Learn about the importance of the IMO revised G8 guidelines from key members of the Alfa Laval PureBallast team.
Viktor Friberg, Head of Global Sales, Alfa Laval PureBallast, has had many discussions with customers about the requirements taking effect on 28 October. Here he discusses the implementation, what it means for shipowners and how Alfa Laval can help.
Peter Sahlén, Head of Alfa Laval PureBallast, shares his thoughts about the coming changes and explains why Alfa Laval addressed the challenges early on.
The IMO G8 guidelines define the type approval process for ballast water treatment systems under IMO legislation. Originally defined in 2005, they underwent a critical revision in 2016. That revision enters into force on 28 October 2020.
The revised G8 guidelines, also referred to as the BWMS Code, are robust and more in line with today’s U.S. Coast Guard (USCG) requirements. They were developed because some ballast water treatment systems approved according to the original G8 guidelines may fail to meet the IMO D-2 performance standard in practice.
The push for the revised G8 guidelines was driven partly by customer organizations like the International Chamber of Shipping (ICS). The intent was to make sure that investments in ballast water treatment will meet discharge requirements – instead of merely adding hardware.
The deadline for ballast water treatment systems to comply with the IMO revised G8 guidelines is rapidly approaching. In fact, the implementation date of 28 October 2020 has consequences already now.
If the installation of a ballast water treatment system falls on or after 28 October 2020, the system has to be type approved according to the revised G8 requirements.
Until that date, systems approved under the former G8 guidelines can still be installed. No upgrades to these systems will be necessary. But once the date arrives, installation of a system purchased without revised G8 type approval will not be permitted for global use.
Ballast water treatment systems selected today will likely be installed after the implementation date. This means you should choose a system with revised G8 type approval.
Unfortunately, not all suppliers have received updated type approvals for their systems – and many risk missing the deadline. The robustness of the revised G8 procedures means type approval can take time, and success is not guaranteed.
Taking a risk could leave you committed to a system that cannot be used globally. Since IMO legislation applies everywhere outside United States waters, 95% of world ports could be out of reach to your vessel.
When selecting for installations in 2020 and beyond, the only safe bet is a ballast water treatment system that already has IMO revised G8 type approval. Alfa Laval PureBallast 3 was the very first to receive it.

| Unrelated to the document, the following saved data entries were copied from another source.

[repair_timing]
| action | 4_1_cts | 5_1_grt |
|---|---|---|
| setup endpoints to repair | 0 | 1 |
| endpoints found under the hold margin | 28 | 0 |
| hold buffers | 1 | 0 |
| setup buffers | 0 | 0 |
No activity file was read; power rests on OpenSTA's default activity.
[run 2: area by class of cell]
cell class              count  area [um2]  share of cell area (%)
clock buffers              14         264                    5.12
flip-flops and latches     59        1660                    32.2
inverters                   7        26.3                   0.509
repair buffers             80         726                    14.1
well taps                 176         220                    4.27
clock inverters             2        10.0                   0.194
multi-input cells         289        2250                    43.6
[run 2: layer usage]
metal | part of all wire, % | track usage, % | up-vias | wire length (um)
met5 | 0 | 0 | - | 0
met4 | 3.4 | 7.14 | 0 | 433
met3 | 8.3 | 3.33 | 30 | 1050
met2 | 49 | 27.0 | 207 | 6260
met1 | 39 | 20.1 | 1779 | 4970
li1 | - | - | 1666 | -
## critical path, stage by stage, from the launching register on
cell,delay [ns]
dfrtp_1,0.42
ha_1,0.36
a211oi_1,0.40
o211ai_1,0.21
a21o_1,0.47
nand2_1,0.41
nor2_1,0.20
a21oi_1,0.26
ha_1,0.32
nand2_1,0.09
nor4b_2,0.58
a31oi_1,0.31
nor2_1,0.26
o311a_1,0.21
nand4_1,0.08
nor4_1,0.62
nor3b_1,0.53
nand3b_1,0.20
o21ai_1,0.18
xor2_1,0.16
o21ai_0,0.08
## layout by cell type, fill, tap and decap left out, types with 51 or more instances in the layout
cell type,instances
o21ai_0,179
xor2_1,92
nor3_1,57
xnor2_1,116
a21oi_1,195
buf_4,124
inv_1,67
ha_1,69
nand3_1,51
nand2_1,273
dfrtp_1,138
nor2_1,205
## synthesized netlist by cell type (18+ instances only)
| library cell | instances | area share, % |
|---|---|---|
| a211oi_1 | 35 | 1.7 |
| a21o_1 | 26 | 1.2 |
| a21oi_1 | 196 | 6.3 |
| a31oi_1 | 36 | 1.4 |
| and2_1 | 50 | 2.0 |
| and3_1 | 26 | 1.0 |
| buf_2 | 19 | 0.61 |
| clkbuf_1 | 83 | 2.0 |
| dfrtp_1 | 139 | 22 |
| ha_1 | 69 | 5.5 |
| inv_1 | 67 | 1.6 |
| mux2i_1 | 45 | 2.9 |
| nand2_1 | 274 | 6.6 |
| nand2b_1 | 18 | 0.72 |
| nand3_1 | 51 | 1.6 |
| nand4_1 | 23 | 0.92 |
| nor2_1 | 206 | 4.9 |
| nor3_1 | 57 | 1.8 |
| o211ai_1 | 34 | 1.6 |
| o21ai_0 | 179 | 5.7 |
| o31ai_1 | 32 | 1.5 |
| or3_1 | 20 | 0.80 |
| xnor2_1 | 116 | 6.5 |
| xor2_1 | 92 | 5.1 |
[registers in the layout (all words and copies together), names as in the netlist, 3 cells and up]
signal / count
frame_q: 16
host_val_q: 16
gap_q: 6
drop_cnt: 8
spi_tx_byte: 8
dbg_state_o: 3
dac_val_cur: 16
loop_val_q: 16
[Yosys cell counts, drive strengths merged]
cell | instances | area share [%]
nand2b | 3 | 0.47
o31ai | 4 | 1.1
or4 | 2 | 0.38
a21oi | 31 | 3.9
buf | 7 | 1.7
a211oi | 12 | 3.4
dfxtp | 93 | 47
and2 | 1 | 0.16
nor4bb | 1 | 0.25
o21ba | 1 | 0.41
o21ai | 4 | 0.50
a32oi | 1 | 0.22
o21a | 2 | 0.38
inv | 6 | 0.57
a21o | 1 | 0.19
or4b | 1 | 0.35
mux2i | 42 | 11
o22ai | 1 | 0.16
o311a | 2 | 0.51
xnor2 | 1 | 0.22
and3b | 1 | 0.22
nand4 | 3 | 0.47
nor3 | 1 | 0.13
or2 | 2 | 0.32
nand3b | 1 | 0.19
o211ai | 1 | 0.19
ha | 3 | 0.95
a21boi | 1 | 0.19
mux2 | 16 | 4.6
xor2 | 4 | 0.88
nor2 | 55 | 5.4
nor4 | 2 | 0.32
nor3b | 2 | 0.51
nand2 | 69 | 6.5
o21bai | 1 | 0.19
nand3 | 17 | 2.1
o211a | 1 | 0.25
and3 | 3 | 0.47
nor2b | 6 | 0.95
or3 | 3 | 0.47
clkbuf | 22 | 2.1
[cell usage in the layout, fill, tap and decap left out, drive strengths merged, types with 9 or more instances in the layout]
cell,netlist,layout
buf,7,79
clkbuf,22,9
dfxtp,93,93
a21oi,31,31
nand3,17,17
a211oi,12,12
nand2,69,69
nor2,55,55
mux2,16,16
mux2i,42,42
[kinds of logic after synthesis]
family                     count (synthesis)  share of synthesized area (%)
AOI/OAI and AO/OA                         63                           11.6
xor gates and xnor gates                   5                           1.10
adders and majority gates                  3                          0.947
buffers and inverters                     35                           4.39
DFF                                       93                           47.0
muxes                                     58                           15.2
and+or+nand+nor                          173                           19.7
===== src/rtl/multiplier_if.sv =====
// Controller <-> multiplier handshake and operand/result bundle.
interface multiplier_if;
    logic        mul_rst;
    logic        mul_start;
    logic        inputa_sign;
    logic        inputb_sign;
    logic [31:0] unsign_inputa;
    logic [31:0] unsign_inputb;
    logic [63:0] mul_result;
    logic        mul_sign;
    logic        mul_ovf;
    logic        mul_done;

    modport master (
        output mul_rst, mul_start, inputa_sign, inputb_sign, unsign_inputa, unsign_inputb,
        input  mul_result, mul_sign, mul_ovf, mul_done
    );

    modport slave (
        input  mul_rst, mul_start, inputa_sign, inputb_sign, unsign_inputa, unsign_inputb,
        output mul_result, mul_sign, mul_ovf, mul_done
    );
endinterface


===== src/rtl/multiplier.sv =====
// Sequential 32x32 unsigned shift-add multiplier, one partial product per enabled clock.
// Optional overflow flag (product wider than 32 bits) enabled by defining MUL_OVF_EN.
module multiplier (
    input  logic         clk,
    input  logic         rst,
    multiplier_if.slave  bus
);
    typedef enum logic [1:0] {IDLE, LOAD, RUN, DONE} state_t;

    state_t      r_state;
    state_t      w_state_next;
    logic [31:0] r_mcand;
    logic [31:0] r_mplier;
    logic [31:0] r_acc_hi;
    logic [4:0]  r_cnt;
    logic [63:0] r_result;
    logic        r_done;

    logic        w_clear;
    logic        w_load;
    logic        w_step;
    logic        w_last;
    logic [32:0] w_sum;
    logic [63:0] w_product;

    assign w_clear = rst | bus.mul_rst;

    // Carry-inclusive add, then the 65-bit {acc, mplier} shift folds into the register writes.
    assign w_sum     = r_mplier[0] ? ({1'b0, r_acc_hi} + {1'b0, r_mcand}) : {1'b0, r_acc_hi};
    assign w_product = {w_sum, r_mplier[31:1]};

    always_ff @(posedge clk) begin
        // NOTE: non-blocking assignments in clocked blocks so every register samples pre-edge values.
        if (w_clear) r_state <= IDLE;
        else         r_state <= w_state_next;
    end

    always_comb begin
        // NOTE: every output gets a default first; a missed branch would otherwise infer a latch.
        w_state_next = r_state;
        w_load       = 1'b0;
        w_step       = 1'b0;
        w_last       = 1'b0;
        case (r_state)
            IDLE: if (bus.mul_start) begin
                w_state_next = LOAD;
                w_load       = 1'b1;
            end
            LOAD: if (bus.mul_start) begin
                w_state_next = RUN;
                w_step       = 1'b1;
            end
            RUN: if (bus.mul_start) begin
                w_step = 1'b1;
                if (r_cnt == 5'd31) begin
                    w_last       = 1'b1;
                    w_state_next = DONE;
                end
            end
            DONE:    w_state_next = DONE;
            default: w_state_next = IDLE;
        endcase
    end

    always_ff @(posedge clk) begin
        if (w_clear) begin
            r_mcand  <= '0;
            r_mplier <= '0;
            r_acc_hi <= '0;
            r_cnt    <= '0;
            r_result <= '0;
            r_done   <= 1'b0;
        end else if (w_load) begin
            r_mcand  <= bus.unsign_inputa;
            r_mplier <= bus.unsign_inputb;
            r_acc_hi <= '0;
            r_cnt    <= '0;
        end else if (w_step) begin
            r_acc_hi <= w_sum[32:1];
            r_mplier <= {w_sum[0], r_mplier[31:1]};
            r_cnt    <= r_cnt + 5'd1;
            if (w_last) begin
                r_result <= w_product;
                r_done   <= 1'b1;
            end
        end
    end

`ifdef MUL_OVF_EN
    logic r_ovf;

    always_ff @(posedge clk) begin
        if (w_clear)     r_ovf <= 1'b0;
        else if (w_last) r_ovf <= |w_product[63:32];
    end

    assign bus.mul_ovf = r_ovf;
`else
    assign bus.mul_ovf = 1'b0;
`endif

    assign bus.mul_result = r_result;
    assign bus.mul_done   = r_done;
    assign bus.mul_sign   = bus.inputa_sign ^ bus.inputb_sign;
endmodule


===== src/flat_wrapper.sv =====
// flat-port wrapper written by rule: the top's interface ports become plain ports
module multiplier_flat 
  (clk, rst, bus_mul_rst, bus_mul_start, bus_inputa_sign, bus_inputb_sign, bus_unsign_inputa, bus_unsign_inputb, bus_mul_result, bus_mul_sign, bus_mul_ovf, bus_mul_done);
  multiplier_if bus_i ();
  input  logic clk;
  input  logic rst;
  input wire logic [$bits(bus_i.mul_rst)-1:0] bus_mul_rst;
  input wire logic [$bits(bus_i.mul_start)-1:0] bus_mul_start;
  input wire logic [$bits(bus_i.inputa_sign)-1:0] bus_inputa_sign;
  input wire logic [$bits(bus_i.inputb_sign)-1:0] bus_inputb_sign;
  input wire logic [$bits(bus_i.unsign_inputa)-1:0] bus_unsign_inputa;
  input wire logic [$bits(bus_i.unsign_inputb)-1:0] bus_unsign_inputb;
  output wire logic [$bits(bus_i.mul_result)-1:0] bus_mul_result;
  output wire logic [$bits(bus_i.mul_sign)-1:0] bus_mul_sign;
  output wire logic [$bits(bus_i.mul_ovf)-1:0] bus_mul_ovf;
  output wire logic [$bits(bus_i.mul_done)-1:0] bus_mul_done;
  assign bus_i.mul_rst = bus_mul_rst;
  assign bus_i.mul_start = bus_mul_start;
  assign bus_i.inputa_sign = bus_inputa_sign;
  assign bus_i.inputb_sign = bus_inputb_sign;
  assign bus_i.unsign_inputa = bus_unsign_inputa;
  assign bus_i.unsign_inputb = bus_unsign_inputb;
  assign bus_mul_result = bus_i.mul_result;
  assign bus_mul_sign = bus_i.mul_sign;
  assign bus_mul_ovf = bus_i.mul_ovf;
  assign bus_mul_done = bus_i.mul_done;
  multiplier u_core (.clk(clk), .rst(rst), .bus(bus_i));
endmodule

===== config.mk =====
export PLATFORM = sky130hd
export DESIGN_NAME = multiplier_flat
export DESIGN_NICKNAME = d
export VERILOG_FILES = /design/src/rtl/multiplier_if.sv /design/src/rtl/multiplier.sv /design/src/flat_wrapper.sv
export SDC_FILE = /design/constraint.sdc
export NUM_CORES = 1
export LEC_CHECK = 0
export BUFFER_PORTS_ARGS = -buffer_cell sky130_fd_sc_hd__buf_2
export CORE_ASPECT_RATIO = 1.25
export CORE_UTILIZATION = 39
export CTS_CLUSTER_SIZE = 20
export DETAILED_ROUTE_END_ITERATION = 6
export PLACE_DENSITY = 0.69
export SLEW_MARGIN = 40
export SYNTH_ARGS = -nofsm -noshare
export SYNTH_HDL_FRONTEND = slang
export SYNTH_SLANG_ARGS = --single-unit

===== constraint.sdc =====
create_clock -name clk -period 2.8 [get_ports clk]
set_input_delay 0.7 -clock clk [delete_from_list [all_inputs] [get_ports clk]]
set_output_delay 0.7 -clock clk [all_outputs]
set_load 0.005 [all_outputs]

-- After elaboration in Yosys (flattened, before gate mapping)
Index checks and enable logic that the tools add are counted.
- add/subtract/negate cells: 2
- $mul: 0
- div/mod/pow operators: 0
- $lt $le $gt $ge: 0
- equal/unequal tests: 8
- shift-type cells: 0
- mux-type cells: 14
- bitwise gates (word level): 3
- reductions and logical operators: 6
- operators with widths (operator ; number):
    $mux 32 ; 2
    $add 32x32->33 ; 1
    $mux 33 ; 1
    $mux 2 ; 4
    $pmux 2 s4 ; 1
    $mux 1 ; 6
    $ne 2x2->1 const B ; 3
    $add 5x1->5 const B ; 1
    $eq 5x5->1 const B ; 1
    $eq 2x2->1 const B ; 2
    $reduce_and 4->1 ; 1
    $reduce_or 2->1 ; 2
    $reduce_and 3->1 ; 1
    $eq 2x1->1 const B ; 1
    $logic_not 2->1 ; 1
    $ne 2x1->1 const B ; 1
    $reduce_bool 2->1 ; 1
    $not 1->1 ; 1
    $or 1x1->1 ; 1
    $xor 1x1->1 ; 1
- flip-flop bits (word level): 168
- latch bits: 0
- memory bits (writable): 0
- ROM bits: 0
- input port bits: 70
- word-level logic and storage cells: 40
- memories: 0

-- Longest topological paths before layout
- depth in word-level cells: 5
- gate-level depth with buffers: 11
- gate-level depth less buffers: 10

-- Worst setup path after synthesis
Ideal clock, no wire load.
- path kind: register to register
- start: register u_core.r_acc_hi[0]
- end: register u_core.r_result[59] (netlist: u_core.bus.mul_result[59])
- library setup time: 74 ps
- arrival: 2478 ps
- path slack: 248 ps
- cell stages (with the launch flop): 11
- buffers on the path: 0
- period minus slack after synthesis: 2552 ps
- path through: dfxtp_1 ha_1 fa_1 a211oi_1 o211ai_2 a311o_1 nand2_1 nor3_1 o22ai_1 mux2_2 a31oi_1
- longest elaborated chain between the ends: 2
- RTL lines (what ; line ; source):
    start: declaration ; multiplier.sv:14 ; logic [31:0] r_acc_hi;
    start signal: assignment ; multiplier.sv:79 ; r_acc_hi <= w_sum[32:1];
    $add 32x32->33 ; multiplier.sv:29 ; assign w_sum = r_mplier[0] ? ({1'b0, r_acc_hi} + {1'b0, r_mcand}) : {1'b0, r_acc_hi};
    $mux 33 ; multiplier.sv:29 ;
    end signal: assignment ; multiplier.sv:83 ; r_result <= w_product;
    end: declaration ; multiplier.sv:16 ; logic [63:0] r_result;
No other way between the ends.
A chain may end at the register's enable or synchronous reset.

-- Worst setup path after layout
Same ends and word-level chain as after synthesis.

==> run_summary.xml <==
<?xml version="1.0" encoding="UTF-8"?>
<metrics>
  <group name="drt">
    <metric name="avgRoutedWirePerCell" unit="um">15.5</metric>
    <metric name="drt-pass1-iter-count" unit="">5</metric>
    <metric name="first_iter_violations" unit="">479</metric>
    <metric name="num_vias" unit="">7845</metric>
    <metric name="ant_nets" unit="">0</metric>
    <metric name="drt_wl_total" unit="um">22800</metric>
    <metric name="viasPerCell" unit="">5.34</metric>
    <metric name="post-route-drc-count" unit="">0</metric>
  </group>
  <group name="floorplanning">
    <metric name="initial_core_util" unit="">0.398</metric>
    <metric name="die_h" unit="um">165</metric>
    <metric name="top_level_ports" unit="">137</metric>
    <metric name="die_x" unit="um">133</metric>
    <metric name="dieArea" unit="um^2">21900</metric>
    <metric name="design.core.area" unit="um^2">20900</metric>
    <metric name="num_rows" unit="">59</metric>
  </group>
  <group name="timing">
    <metric name="final_min_period_over_clock_period" unit="">0.957</metric>
    <metric name="unrepaired_setup_endpoints_after_global_routing" unit="">no</metric>
    <metric name="hold_viol_final" unit="">0</metric>
    <metric name="setup_slack" unit="ns">0.122</metric>
    <metric name="max_freq" unit="MHz">373</metric>
    <metric name="clock_skew" unit="ns">0.0112</metric>
    <metric name="finalMaxSlewViolations" unit="">0</metric>
    <metric name="worst_pin_slew" unit="ns">0.568</metric>
    <metric name="setup_tns" unit="ns">0</metric>
    <metric name="setup_failing_eps_final" unit="">0</metric>
    <metric name="slew-limit-headroom" unit="">0.621</metric>
    <metric name="period_minus_slack" unit="ns">2.68</metric>
  </group>
  <group name="synth">
    <metric name="synthesis.instances" unit="">1081</metric>
    <metric name="synth_most_common_cell" unit="">sky130_fd_sc_hd__nand2_1</metric>
    <metric name="post_synth_instance_area" unit="um^2">8320</metric>
    <metric name="ys_seq_elements" unit="">168</metric>
    <metric name="synth_enable_flop_cells" unit="">0</metric>
    <metric name="postSynthNetCount" unit="">1189</metric>
    <metric name="synth_area_per_cell" unit="um^2">7.70</metric>
    <metric name="ys_seq_area_frac" unit="">0.404</metric>
    <metric name="primary_ff_master_synth" unit="">sky130_fd_sc_hd__dfxtp_1</metric>
    <metric name="synth_top_cells_by_area" unit="">sky130_fd_sc_hd__dfxtp_1, sky130_fd_sc_hd__a21oi_1, sky130_fd_sc_hd__nand2_1</metric>
    <metric name="synth_top_cells_by_count" unit="">sky130_fd_sc_hd__nand2_1, sky130_fd_sc_hd__dfxtp_1, sky130_fd_sc_hd__a21oi_1</metric>
    <metric name="synth_largest_area_cell" unit="">sky130_fd_sc_hd__dfxtp_1</metric>
    <metric name="asyncSetResetFlopFracSynth" unit="">0</metric>
    <metric name="yosysWarnings" unit="">0</metric>
    <metric name="synth_top_area_frac" unit="">0.404</metric>
    <metric name="yosysUniqueCellTypes" unit="">61</metric>
  </group>
  <group name="layout">
    <metric name="share_of_post_route_cells_with_drive_strength_above_1" unit="">0.189</metric>
    <metric name="insertedDiodeCount" unit="">0</metric>
    <metric name="instances_no_fill" unit="">1468</metric>
    <metric name="fillerInstances" unit="">2084</metric>
    <metric name="design.final.nets" unit="">1289</metric>
    <metric name="area_delta_synth_final" unit="%">18.4</metric>
    <metric name="final_area" unit="um^2">9850</metric>
  </group>
  <group name="placed_design">
    <metric name="dp_cells" unit="">1436</metric>
    <metric name="placement.setup.worst_slack" unit="ns">-0.0807</metric>
    <metric name="postPlaceCellArea" unit="um^2">9260</metric>
    <metric name="port-buffer-count" unit="">135</metric>
    <metric name="detailed_place_hpwl" unit="um">15900</metric>
    <metric name="gp_congestion" unit="">0.921</metric>
  </group>
  <group name="power">
    <metric name="fin_total_pwr" unit="uW">5360</metric>
    <metric name="ir_worst_vdd" unit="mV">0.420</metric>
    <metric name="pwr_density_cell" unit="nW/um^2">544</metric>
    <metric name="static-leakage-power" unit="uW">0.00404</metric>
  </group>
  <group name="setup_path">
    <metric name="crit_path_cell_trace" unit="">ha_1 -&gt; fa_2 -&gt; a211oi_2 -&gt; o211ai_2 -&gt; a311o_1 -&gt; nand2_1 -&gt; nor3_1 -&gt; o22ai_2 -&gt; mux2_2 -&gt; a31oi_1</metric>
    <metric name="setup.worst_path.class" unit="">reg -&gt; reg</metric>
    <metric name="worstPathArrival" unit="ns">3.04</metric>
    <metric name="cp-start-kind" unit="">flop</metric>
    <metric name="critical_path.endpoint_type" unit="">flop</metric>
    <metric name="cpPeakStageDelay" unit="ns">0.38</metric>
    <metric name="r2r_start" unit="">u_core.r_acc_hi[0]$_SDFFE_PP0P_</metric>
    <metric name="crit_start" unit="">u_core.r_acc_hi[0]$_SDFFE_PP0P_</metric>
    <metric name="worstPathMaxFanout" unit="">3</metric>
    <metric name="cp_data_required_time" unit="ns">3.16</metric>
    <metric name="critPathSlowestCell" unit="">sky130_fd_sc_hd__fa_2</metric>
  </group>
  <group name="clock_tree">
    <metric name="root_buffer_cell" unit="">sky130_fd_sc_hd__clkbuf_16</metric>
    <metric name="cts-htree-levels" unit="">4</metric>
    <metric name="cts_setup_buffers" unit="">0</metric>
    <metric name="cts_tree" unit="">built</metric>
    <metric name="clock_path_buffers" unit="">2</metric>
    <metric name="tritoncts_buffer_count" unit="">17</metric>
    <metric name="worstSkewPairLatency" unit="ns">0.43</metric>
    <metric name="number_of_sinks_on_the_clock_net" unit="">168</metric>
    <metric name="path_clk_slew" unit="ns">0.07</metric>
  </group>
  <group name="run_status">
    <metric name="status" unit="">completed</metric>
  </group>
  <group name="min_path">
    <metric name="path_category_of_the_worst_min_delay_check" unit="">reg -&gt; reg</metric>
    <metric name="min-delay-start" unit="">u_core.bus.mul_result[20]$_SDFFE_PP0P_</metric>
  </group>
  <group name="global_route">
    <metric name="grt_first_pass_wirelength" unit="um">37200</metric>
    <metric name="grt_pass1_vias" unit="">7238</metric>
    <metric name="grt_overflow_total" unit="">0</metric>
    <metric name="antenna_found_initial" unit="">0</metric>
    <metric name="grt_max_degree" unit="">83</metric>
    <metric name="grt_usage" unit="">0.213</metric>
  </group>
  <group name="job">
    <metric name="maxCapViolCount" unit="">0</metric>
  </group>
</metrics>
-- layout make-up --
type | count | area, um^2 | share of cell area
Clock buffer | 19 | 433 | 0.0439
Clock inverter | 13 | 146 | 0.0149
Inverter | 11 | 41.3 | 0.00419
Multi-Input combinational cell | 821 | 4610 | 0.468
Sequential cell | 168 | 3360 | 0.341
Tap cell | 274 | 343 | 0.0348
Timing Repair Buffer | 162 | 916 | 0.0930
-- metrics by stage --
| stage | hold slack [ns] | util |
|---|---|---|
| floorplan | 0.440 | - |
| global placement | 0.440 | 0.443 |
| detailed placement | 0.445 | 0.443 |
| CTS | 0.454 | 0.472 |
| global route | 0.469 | 0.472 |
| finish | 0.451 | 0.472 |
-- worst max-delay path, delay by kind of cell, from the launching register on --
family,cells,cell delay [ns]
AND/OR/NAND/NOR,2,0.16
AO/OA/AOI/OAI,5,1.13
flip-flops,1,0.32
multiplexers,1,0.38
adder cells (fa/ha/maj),2,0.61
-- kinds of logic after synthesis --
logic type	after synthesis	synth area share
AOI/OAI and AO/OA	374	0.259
xor gates and xnor gates	26	0.0274
adders and majority gates	38	0.0581
buffers and inverters	92	0.0451
DFF	168	0.404
muxes	22	0.0274
other	1	0.000451
and+or+nand+nor	360	0.179
-- path summary, 6_finish.rpt --
path,to,slack (ns),depth (start not counted)
setup / recovery,u_core.bus.mul_result[59]$_SDFFE_PP0P_,0.12,10
hold / removal,u_core.bus.mul_result[20]$_SDFFE_PP0P_,0.45,2
setup reg to reg,u_core.bus.mul_result[59]$_SDFFE_PP0P_,0.12,10
hold reg to reg,u_core.bus.mul_result[20]$_SDFFE_PP0P_,0.45,2
-- registers in the layout (all words and copies together), names as in the netlist --
name and cells:
u_core.r_state 2, u_core.bus.mul_result 64, u_core.r_mplier 32, u_core.r_cnt 5
u_core.bus.mul_done 1, u_core.r_mcand 32, u_core.r_acc_hi 32
-- report_power, final --
part,internal [uW],switching [uW]
combinational,181,345
clock,1320,1020
sequential,2440,46.4
total,3950,1410
-- placed cells by master (no fill, tap or decap), types with 12 or more instances in the layout --
cell type and instances:
sky130_fd_sc_hd__xor2_1 12, sky130_fd_sc_hd__clkbuf_16 17, sky130_fd_sc_hd__dfxtp_1 167, sky130_fd_sc_hd__mux2i_1 19
sky130_fd_sc_hd__a21oi_1 162, sky130_fd_sc_hd__xnor2_1 14, sky130_fd_sc_hd__nor2_1 93, sky130_fd_sc_hd__a211oi_1 20
sky130_fd_sc_hd__a31oi_1 19, sky130_fd_sc_hd__buf_4 24, sky130_fd_sc_hd__buf_2 135, sky130_fd_sc_hd__o21ai_0 113
sky130_fd_sc_hd__nand2_1 208, sky130_fd_sc_hd__ha_1 37
-- per-layer routing --
layer	routed length [um]	up-vias	global-route usage
met2	11200	217	0.374
met5	0	-	0
li1	-	3970	-
met1	10000	3630	0.265
met4	453	0	0.0831
met3	1080	28	0.0269
-- timing repair --
action                     in CTS  in global routing
pin swaps                       1                  1
hold buffers                    0                  0
resized for setup               2                  1
setup endpoints to repair       2                  2
Note: power is estimated with default switching activity, not from simulation.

Providing compliance without limiting global vessel operations has always been the focus for Alfa Laval and PureBallast 3. Since the vast majority of the world’s ports fall under IMO jurisdiction, being ready before the revised G8 implementation date was a high, early priority.
Tests with marine, brackish and fresh water were completed under the new G8 regime in Q3 2017. PureBallast 3 received the industry’s first revised G8 certificate in February 2018 – with no changes to its hardware or power consumption.
This means Alfa Laval customers can look ahead with confidence. PureBallast 3 will continue to provide market-leading performance, even after 28 October 2020.
Here are answers to some to common questions regarding the type approval of PureBallast 3 according to the IMO revised G8 guidelines.
Two additional land-based tests of biological efficacy, performed without holding time, had to be conducted in each water salinity. The component environmental tests are more in line with the requirements of U.S. Coast Guard (USCG). This means that the requirements are more stringent compared to the original 2008 G8 requirements.
No new hardware has been added, but a conductivity sensor is integrated to the flow meter to determine which salinity the system is being operated in. For operation in fresh water, a flow control function has been included, which allows reduced flow in challenging waters in order to meet UVT limits.
It is not necessary to upgrade. IMO has issued a resolution stating that vessels which have installed legacy systems should not be penalized.
The IMO revised G8 requirements enter into force on 28 October 2020, but nearly all ballast water treatment systems selected today will be installed after that date. To be eligible for installation on or after 28 October 2020, the system must have IMO revised G8 type approval by that time. Given that the more stringent type approval process can be long and difficult, customers make a safe choice by selecting a system that has already succeeded.